Strategies for crawling Sites
Step 1 - Eyeball the Site
Before kicking off a crawl of a site, visit the site in browser. Familiarise yourself with the homepage and the links off it.
- Did the URL you typed in redirect you elsewhere?
- Is there a lot of dynamic/Javascript content?
- Are there password-proteced areas of the site?
- Is the site merely landing page to other domains?
All that you're doing is getting a sense of what the site is about, so that you can trust some of your gut instincts when you analyse the crawler's behaviour and results.
Determining what Root URL to use
Often you'll be tasked to crawl a domain with the request: "can you run a crawl on www.telstraenterprise.com.au".
You type www.telstraenterprise.com.au
into the browser and it redirects to http://www.telstraenterprise.com.au/Pages/Home.aspx.
In this case the webserver is redirecting you to a new URL. Use the
redirected-to URL as the root url in the host
configuration screen on Discovery, i.e.
http://www.telstraenterprise.com.au/Pages/Home.aspx
Starting Small
Unless you maintain and manage the content on the site you'll have no idea what types of content and how much content is hidden behind the home page. You have no idea whether or not you're going to run into an events calendar causing to the crawler to dissappear to March, 3929 A.D. before you notice and interrupt.
So start small and restrict the crawler to an upper page limit of 3,000 pages.
Once the initial crawl of 3,000 pages has completed, run the built-in Analysis task and check the report for any surprises such as applications indentifiable by the URL parameters being used.
You can exclude applications from being crawled by editing the robots.txt setting in host configuration screen.
Increase the upper page limit once you're happy with results of the intermediate crawl.
Check the Site's robots.txt File
By default Discovery will crawl every URL belonging to the site unless you specify otherwise through the robots.txt setting on the host configuration screen.
The site that you're trying to crawl may already have a robots.txt file for you to use. You can find it by add /robots.txt to the domain name such as:
http://www.telstraenterprise.com.au/robots.txt
The robots.txt file will also give you an early indication of what parts of the site are applications and should be avoided.

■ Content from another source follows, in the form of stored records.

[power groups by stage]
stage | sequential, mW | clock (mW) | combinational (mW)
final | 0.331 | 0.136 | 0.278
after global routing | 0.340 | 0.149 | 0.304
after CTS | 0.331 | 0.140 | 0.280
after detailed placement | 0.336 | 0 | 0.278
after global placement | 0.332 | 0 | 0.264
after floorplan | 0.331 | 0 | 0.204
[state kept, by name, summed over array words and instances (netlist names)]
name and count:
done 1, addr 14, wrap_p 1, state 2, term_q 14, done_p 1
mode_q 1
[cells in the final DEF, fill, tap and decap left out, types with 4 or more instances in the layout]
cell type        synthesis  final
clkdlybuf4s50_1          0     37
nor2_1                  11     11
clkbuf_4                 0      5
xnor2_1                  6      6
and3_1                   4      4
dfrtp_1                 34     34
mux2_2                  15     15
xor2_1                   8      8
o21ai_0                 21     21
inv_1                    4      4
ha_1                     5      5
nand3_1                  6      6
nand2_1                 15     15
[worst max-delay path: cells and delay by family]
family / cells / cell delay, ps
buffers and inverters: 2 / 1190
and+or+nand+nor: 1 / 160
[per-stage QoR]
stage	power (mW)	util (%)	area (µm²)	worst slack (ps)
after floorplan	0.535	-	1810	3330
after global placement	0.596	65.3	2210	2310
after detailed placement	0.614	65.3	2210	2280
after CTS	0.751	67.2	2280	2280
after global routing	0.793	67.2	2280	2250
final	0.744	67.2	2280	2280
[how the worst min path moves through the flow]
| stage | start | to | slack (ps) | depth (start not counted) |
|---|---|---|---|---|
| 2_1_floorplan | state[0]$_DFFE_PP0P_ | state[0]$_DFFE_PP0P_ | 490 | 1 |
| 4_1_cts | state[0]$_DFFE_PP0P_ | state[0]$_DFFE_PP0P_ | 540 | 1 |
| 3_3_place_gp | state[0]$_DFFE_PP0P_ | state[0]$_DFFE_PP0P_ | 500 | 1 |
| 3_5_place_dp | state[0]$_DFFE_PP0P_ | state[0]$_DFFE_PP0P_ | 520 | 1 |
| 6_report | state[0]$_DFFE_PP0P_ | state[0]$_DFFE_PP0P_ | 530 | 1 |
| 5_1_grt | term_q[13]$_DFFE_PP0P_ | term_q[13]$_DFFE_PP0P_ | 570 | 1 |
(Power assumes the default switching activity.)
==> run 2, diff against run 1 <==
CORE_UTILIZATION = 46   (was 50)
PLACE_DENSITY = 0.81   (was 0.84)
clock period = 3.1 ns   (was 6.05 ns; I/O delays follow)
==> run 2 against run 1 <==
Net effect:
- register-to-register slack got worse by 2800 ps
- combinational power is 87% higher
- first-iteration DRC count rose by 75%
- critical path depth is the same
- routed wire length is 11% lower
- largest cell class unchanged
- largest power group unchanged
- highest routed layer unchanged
`src/rtl/pr_seq_pkg.sv`:
```
// Shared definitions for the two-region PR sequencer.
//   - seq_state_t : sequencer FSM states
//   - STATUS_*    : result codes reported on o_status with each ack
//   - inResetPhase: states in which the granted region's reset_n is asserted
package pr_seq_pkg;

  typedef enum logic [2:0] {
    S_IDLE,
    S_FREEZE,
    S_RESET_HOLD,
    S_PR_START,
    S_PR_WAIT,
    S_UNFREEZE,
    S_RELEASE,
    S_ERROR
  } seq_state_t;

  localparam logic [2:0] STATUS_OK               = 3'd0;
  localparam logic [2:0] STATUS_FREEZE_TIMEOUT   = 3'd1;
  localparam logic [2:0] STATUS_PR_ERROR         = 3'd2;
  localparam logic [2:0] STATUS_UNFREEZE_TIMEOUT = 3'd3;
  localparam logic [2:0] STATUS_ILLEGAL_REQ      = 3'd4;

  // The region is held in reset from the hold phase until it is released.
  function automatic logic inResetPhase(input seq_state_t s);
    return (s == S_RESET_HOLD) || (s == S_PR_START) ||
           (s == S_PR_WAIT) || (s == S_UNFREEZE);
  endfunction

endpackage

```
`src/rtl/pr_rr_arbiter2.sv`:
```
// Two-way round-robin arbiter with a last-served pointer.
// Ports:
//   i_clk, i_reset : clock, synchronous active-high reset
//   i_req[1:0]     : request per region
//   i_take         : the grant is consumed this cycle; pointer moves to it
//   o_valid        : at least one request is pending
//   o_grant        : region index being granted
module pr_rr_arbiter2 (
  input  logic       i_clk,
  input  logic       i_reset,
  input  logic [1:0] i_req,
  input  logic       i_take,
  output logic       o_valid,
  output logic       o_grant
);

  logic r_last;

  // With both regions requesting, grant the one not served last.
  always_comb begin
    o_valid = |i_req;
    if (&i_req) begin
      o_grant = ~r_last;
    end else begin
      o_grant = i_req[1];
    end
  end

  // Reset value 1 makes region 0 the favoured one after reset.
  always_ff @(posedge i_clk) begin
    if (i_reset) begin
      r_last <= 1'b1;
    end else if (i_take && o_valid) begin
      r_last <= o_grant;
    end
  end

endmodule

```
`src/rtl/pr_region_sequencer_2port.sv`:
```
// Sequencer for two PR regions behind freeze controllers. Grants one region
// at a time and runs freeze -> reset hold -> PR start/wait -> unfreeze ->
// reset release, then pulses ack with a status code.
// Ports:
//   i_clk, i_reset         : clock, synchronous active-high reset
//   i_req[1:0], o_ack[1:0] : per-region level request / completion pulse
//   o_status[2:0]          : result of the last sequence
//   o_busy                 : sequence in progress
//   o_active_region        : currently granted region
//   o_pr_start, i_pr_done, i_pr_error : PR engine handshake
//   o_freeze_req_n, o_unfreeze_req_n, o_reset_n        : controller n controls
//   i_freeze_status_n, i_unfreeze_status_n, i_illegal_req_n : controller n status
module pr_region_sequencer_2port
  import pr_seq_pkg::*;
#(
  parameter int TIMEOUT_CYCLES    = 65535,
  parameter int RESET_HOLD_CYCLES = 16
) (
  input  logic       i_clk,
  input  logic       i_reset,
  input  logic [1:0] i_req,
  output logic [1:0] o_ack,
  output logic [2:0] o_status,
  output logic       o_busy,
  output logic       o_active_region,
  output logic       o_pr_start,
  input  logic       i_pr_done,
  input  logic       i_pr_error,
  output logic       o_freeze_req_0,
  output logic       o_unfreeze_req_0,
  output logic       o_reset_0,
  input  logic       i_freeze_status_0,
  input  logic       i_unfreeze_status_0,
  input  logic [1:0] i_illegal_req_0,
  output logic       o_freeze_req_1,
  output logic       o_unfreeze_req_1,
  output logic       o_reset_1,
  input  logic       i_freeze_status_1,
  input  logic       i_unfreeze_status_1,
  input  logic [1:0] i_illegal_req_1
);

  localparam logic [15:0] TIMEOUT_LIM = 16'(TIMEOUT_CYCLES);
  localparam logic [15:0] HOLD_LAST   = 16'(RESET_HOLD_CYCLES - 1);

  seq_state_t  r_state, w_stateNext;
  logic [2:0]  r_status, w_statusNext;
  logic [15:0] r_cnt;
  logic        r_active;
  logic [1:0]  r_stuck;
  logic        w_grantValid, w_grant, w_grantTake;
  logic        w_cntClear, w_stuckSet, w_stuckClear;
  logic        w_inSeq, w_illegal, w_frzSts, w_unfSts, w_timeoutHit;

  pr_rr_arbiter2 u_arb (
    .i_clk   (i_clk),
    .i_reset (i_reset),
    .i_req   (i_req),
    .i_take  (w_grantTake),
    .o_valid (w_grantValid),
    .o_grant (w_grant)
  );

  assign w_inSeq   = (r_state != S_IDLE) && (r_state != S_RELEASE) && (r_state != S_ERROR);
  assign w_illegal = r_active ? (i_illegal_req_1 != 2'b00) : (i_illegal_req_0 != 2'b00);
  assign w_frzSts  = r_active ? i_freeze_status_1 : i_freeze_status_0;
  assign w_unfSts  = r_active ? i_unfreeze_status_1 : i_unfreeze_status_0;
  // A limit of zero disables the freeze/unfreeze timeout.
  assign w_timeoutHit = (TIMEOUT_LIM != 16'd0) && ((r_cnt + 16'd1) == TIMEOUT_LIM);

  // Next-state logic; an illegal request overrides whatever the state chose.
  always_comb begin
    w_stateNext  = r_state;
    w_statusNext = r_status;
    w_grantTake  = 1'b0;
    w_cntClear   = 1'b0;
    w_stuckSet   = 1'b0;
    w_stuckClear = 1'b0;
    case (r_state)
      S_IDLE: begin
        if (w_grantValid) begin
          w_grantTake = 1'b1;
          w_cntClear  = 1'b1;
          w_stateNext = S_FREEZE;
        end
      end
      S_FREEZE: begin
        if (w_frzSts) begin
          w_cntClear  = 1'b1;
          w_stateNext = S_RESET_HOLD;
        end else if (w_timeoutHit) begin
          w_stateNext  = S_ERROR;
          w_statusNext = STATUS_FREEZE_TIMEOUT;
        end
      end
      S_RESET_HOLD: begin
        if (r_cnt == HOLD_LAST) begin
          w_stateNext = S_PR_START;
        end
      end
      S_PR_START: w_stateNext = S_PR_WAIT;
      S_PR_WAIT: begin
        if (i_pr_error) begin
          w_stateNext  = S_ERROR;
          w_statusNext = STATUS_PR_ERROR;
          w_stuckSet   = 1'b1;
        end else if (i_pr_done) begin
          w_cntClear  = 1'b1;
          w_stateNext = S_UNFREEZE;
        end
      end
      S_UNFREEZE: begin
        if (w_unfSts) begin
          w_stateNext  = S_RELEASE;
          w_statusNext = STATUS_OK;
          w_stuckClear = 1'b1;
        end else if (w_timeoutHit) begin
          w_stateNext  = S_ERROR;
          w_statusNext = STATUS_UNFREEZE_TIMEOUT;
          w_stuckSet   = 1'b1;
        end
      end
      default: w_stateNext = S_IDLE;
    endcase
    if (w_inSeq && w_illegal) begin
      w_stateNext  = S_ERROR;
      w_statusNext = STATUS_ILLEGAL_REQ;
      w_stuckSet   = inResetPhase(r_state);
      w_stuckClear = 1'b0;
    end
  end

  // State, status, grant and the shared wait/hold counter.
  always_ff @(posedge i_clk) begin
    if (i_reset) begin
      r_state  <= S_IDLE;
      r_status <= STATUS_OK;
      r_active <= 1'b0;
      r_cnt    <= 16'd0;
    end else begin
      r_state  <= w_stateNext;
      r_status <= w_statusNext;
      if (w_grantTake) begin
        r_active <= w_grant;
      end
      if (w_cntClear) begin
        r_cnt <= 16'd0;
      end else begin
        r_cnt <= r_cnt + 16'd1;
      end
    end
  end

  // A region that failed while in reset stays in reset until a later success.
  always_ff @(posedge i_clk) begin
    if (i_reset) begin
      r_stuck <= 2'b00;
    end else if (w_stuckSet) begin
      r_stuck[r_active] <= 1'b1;
    end else if (w_stuckClear) begin
      r_stuck[r_active] <= 1'b0;
    end
  end

  // Per-region output muxing; only the granted region sees freeze/unfreeze.
  always_comb begin
    o_busy           = w_inSeq;
    o_status         = r_status;
    o_active_region  = r_active;
    o_pr_start       = (r_state == S_PR_START);
    o_ack            = 2'b00;
    if ((r_state == S_RELEASE) || (r_state == S_ERROR)) begin
      o_ack = r_active ? 2'b10 : 2'b01;
    end
    o_freeze_req_0   = (r_state == S_FREEZE) && !r_active;
    o_freeze_req_1   = (r_state == S_FREEZE) && r_active;
    o_unfreeze_req_0 = (r_state == S_UNFREEZE) && !r_active;
    o_unfreeze_req_1 = (r_state == S_UNFREEZE) && r_active;
    o_reset_0        = (inResetPhase(r_state) && !r_active) || r_stuck[0];
    o_reset_1        = (inResetPhase(r_state) && r_active) || r_stuck[1];
  end

endmodule

```
===== src/rtl/csr_pkg.sv =====
// rtl/csr_pkg.sv - shared encodings and types for the CSR access unit
package csr_pkg;

   localparam int XLEN_DEF   = 64;
   localparam int ADDR_W_DEF = 12;

   localparam logic [2:0] F3_RW  = 3'b001;
   localparam logic [2:0] F3_RS  = 3'b010;
   localparam logic [2:0] F3_RC  = 3'b011;
   localparam logic [2:0] F3_RWI = 3'b101;
   localparam logic [2:0] F3_RSI = 3'b110;
   localparam logic [2:0] F3_RCI = 3'b111;

   localparam logic [1:0] PRIV_U = 2'b00;
   localparam logic [1:0] PRIV_S = 2'b01;
   localparam logic [1:0] PRIV_M = 2'b11;

   typedef enum logic [1:0] {
      CSR_OP_NONE = 2'b00,
      CSR_OP_RW   = 2'b01,
      CSR_OP_RS   = 2'b10,
      CSR_OP_RC   = 2'b11
   } csr_op_t;

   typedef enum logic [1:0] {
      IDLE  = 2'b00,
      READ  = 2'b01,
      WRITE = 2'b10,
      RESP  = 2'b11
   } csr_access_state_t;

   typedef logic [ADDR_W_DEF-1:0] csr_addr_t;

   // Register and immediate forms share an operation; funct3[2] selects the operand source.
   function automatic csr_op_t decode_op(input logic [2:0] funct3);
      case (funct3)
         F3_RW, F3_RWI: decode_op = CSR_OP_RW;
         F3_RS, F3_RSI: decode_op = CSR_OP_RS;
         F3_RC, F3_RCI: decode_op = CSR_OP_RC;
         default:       decode_op = CSR_OP_NONE;
      endcase
   endfunction

endpackage


===== src/rtl/csr_access_unit_if.sv =====
// rtl/csr_access_unit_if.sv - execute request, writeback response and CSR file signals
interface csr_access_unit_if #(
   parameter int XLEN   = 64,
   parameter int ADDR_W = 12
);
   logic              req_valid;
   logic              req_ready;
   logic [2:0]        req_funct3;
   logic [ADDR_W-1:0] req_addr;
   logic [4:0]        req_rs1_idx;
   logic [XLEN-1:0]   req_rs1_val;
   logic [4:0]        req_rd;
   logic [1:0]        req_priv;
   logic              flush;
   logic [ADDR_W-1:0] csr_addr_read;
   logic [XLEN-1:0]   csr_rdata;
   logic [ADDR_W-1:0] csr_addr_write;
   logic [XLEN-1:0]   csr_wdata;
   logic              csr_we;
   logic              resp_valid;
   logic              resp_ready;
   logic [XLEN-1:0]   resp_data;
   logic [4:0]        resp_rd;
   logic              resp_illegal;

   modport master (
      output req_valid, req_funct3, req_addr, req_rs1_idx, req_rs1_val, req_rd, req_priv,
      output flush, csr_rdata, resp_ready,
      input  req_ready, csr_addr_read, csr_addr_write, csr_wdata, csr_we,
      input  resp_valid, resp_data, resp_rd, resp_illegal
   );

   modport slave (
      input  req_valid, req_funct3, req_addr, req_rs1_idx, req_rs1_val, req_rd, req_priv,
      input  flush, csr_rdata, resp_ready,
      output req_ready, csr_addr_read, csr_addr_write, csr_wdata, csr_we,
      output resp_valid, resp_data, resp_rd, resp_illegal
   );
endinterface


===== src/rtl/csr_op_alu.sv =====
// rtl/csr_op_alu.sv - new CSR value and write-intent for RW/RS/RC operations
module csr_op_alu
   import csr_pkg::*;
#(
   parameter int XLEN = 64
) (
   input  csr_op_t         op,
   input  logic [XLEN-1:0] old_val,
   input  logic [XLEN-1:0] operand,
   input  logic [4:0]      src_idx,
   output logic [XLEN-1:0] new_val,
   output logic            write_intended
);

   // Set/clear with x0 or zimm=0 are pure reads, even if the register value is nonzero.
   always_comb begin
      new_val        = old_val;
      write_intended = 1'b0;
      case (op)
         CSR_OP_RW: begin
            new_val        = operand;
            write_intended = 1'b1;
         end
         CSR_OP_RS: begin
            new_val        = old_val | operand;
            write_intended = |src_idx;
         end
         CSR_OP_RC: begin
            new_val        = old_val & ~operand;
            write_intended = |src_idx;
         end
         default: begin
            new_val        = old_val;
            write_intended = 1'b0;
         end
      endcase
   end

endmodule


===== src/rtl/csr_access_unit.sv =====
// rtl/csr_access_unit.sv - CSR instruction sequencer between execute and the CSR register file
// Defining CSR_ACCESS_PERF_EN adds the csr_op_count retired-operation counter.
module csr_access_unit
   import csr_pkg::*;
#(
   parameter int XLEN   = XLEN_DEF,
   parameter int ADDR_W = ADDR_W_DEF
) (
   input  logic clk,
   input  logic reset,
   csr_access_unit_if.slave bus
`ifdef CSR_ACCESS_PERF_EN
   ,
   output logic [63:0] csr_op_count
`endif
);

   csr_access_state_t state;
   csr_op_t           lat_op;
   logic [ADDR_W-1:0] lat_addr;
   logic [XLEN-1:0]   lat_operand;
   logic [4:0]        lat_src_idx;
   logic [4:0]        lat_rd;
   logic [1:0]        lat_priv;
   logic [XLEN-1:0]   old_q;
   logic              illegal_q;

   logic [XLEN-1:0]   alu_new;
   logic              alu_write;
   logic              rd_illegal;

   // The ALU sees the live read data so the write can be registered at the end of READ.
   csr_op_alu #(.XLEN(XLEN)) u_alu (
      .op             (lat_op),
      .old_val        (bus.csr_rdata),
      .operand        (lat_operand),
      .src_idx        (lat_src_idx),
      .new_val        (alu_new),
      .write_intended (alu_write)
   );

   always_comb begin
      rd_illegal = 1'b0;
      if (lat_addr[9:8] > lat_priv)
         rd_illegal = 1'b1;
      if ((lat_addr[11:10] == 2'b11) && alu_write)
         rd_illegal = 1'b1;
      if (lat_op == CSR_OP_NONE)
         rd_illegal = 1'b1;
   end

   assign bus.req_ready = (state == IDLE) && !reset;

   always_ff @(posedge clk) begin
      if (reset) begin
         state              <= IDLE;
         lat_op             <= CSR_OP_NONE;
         lat_addr           <= '0;
         lat_operand        <= '0;
         lat_src_idx        <= '0;
         lat_rd             <= '0;
         lat_priv           <= '0;
         old_q              <= '0;
         illegal_q          <= 1'b0;
         bus.csr_addr_read  <= '0;
         bus.csr_addr_write <= '0;
         bus.csr_wdata      <= '0;
         bus.csr_we         <= 1'b0;
         bus.resp_valid     <= 1'b0;
         bus.resp_data      <= '0;
         bus.resp_rd        <= '0;
         bus.resp_illegal   <= 1'b0;
      end else begin
         bus.csr_we         <= 1'b0;
         bus.csr_addr_write <= '0;
         bus.csr_wdata      <= '0;
         case (state)
            IDLE: begin
               if (bus.req_valid && !bus.flush) begin
                  lat_op            <= decode_op(bus.req_funct3);
                  lat_addr          <= bus.req_addr;
                  lat_operand       <= bus.req_funct3[2] ? {{(XLEN-5){1'b0}}, bus.req_rs1_idx}
                                                         : bus.req_rs1_val;
                  lat_src_idx       <= bus.req_rs1_idx;
                  lat_rd            <= bus.req_rd;
                  lat_priv          <= bus.req_priv;
                  bus.csr_addr_read <= bus.req_addr;
                  state             <= READ;
               end
            end
            READ: begin
               bus.csr_addr_read <= '0;
               if (bus.flush) begin
                  state <= IDLE;
               end else begin
                  old_q     <= bus.csr_rdata;
                  illegal_q <= rd_illegal;
                  if (alu_write && !rd_illegal) begin
                     bus.csr_we         <= 1'b1;
                     bus.csr_addr_write <= lat_addr;
                     bus.csr_wdata      <= alu_new;
                  end
                  state <= WRITE;
               end
            end
            WRITE: begin
               bus.resp_valid   <= 1'b1;
               bus.resp_data    <= illegal_q ? '0 : old_q;
               bus.resp_rd      <= lat_rd;
               bus.resp_illegal <= illegal_q;
               state            <= RESP;
            end
            RESP: begin
               // A flush discards the response even if writeback is ready in the same cycle.
               if (bus.flush || bus.resp_ready) begin
                  bus.resp_valid   <= 1'b0;
                  bus.resp_data    <= '0;
                  bus.resp_rd      <= '0;
                  bus.resp_illegal <= 1'b0;
                  state            <= IDLE;
               end
            end
            default: state <= IDLE;
         endcase
      end
   end

`ifdef CSR_ACCESS_PERF_EN
   always_ff @(posedge clk) begin
      if (reset)
         csr_op_count <= '0;
      else if ((state == RESP) && bus.resp_ready && !bus.flush && !bus.resp_illegal)
         csr_op_count <= csr_op_count + 64'd1;
   end
`endif

endmodule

All you need to do is copy & paste (or ammend) the contents into the robots.txt setting on the host configuration screen.
Be Nice, Lessen the Load on Servers
Discovery can be used to crawl large powerful websites in a very
short space of time. A typical single Discovery server may have 10
simultaneous threads to its disposal, which could be clustered
together with several more to create tens or even hundreds of
simultaneous crawl threads.
Doing so is usually a bad idea if you're crawling a single
site.
By launching a large number of threads at a site (rule of thumb - more than 10) you're likely to put undue load on the site's webservers and slowing it down.
Besides potentially evoking the wrath of the site's owners you're also jeapordising the quality of the data being collected by causing time-outs and affecting response time data.
Other than the number of crawl threads, which are controlled in a Discovery configuration file, you can control the crawl rate by setting the Host Avoidance Interval in the site's host configuration screen.
By setting the Host Avoidance Interval to say 2 seconds, you're preventing the crawling from revisiting the site withing 2 seconds of last visit.
Remember: long-running crawls over 12-, 24-, or 48-hour periods have the benefit of collecting response-time trend data, something a short crawl is incapable of doing.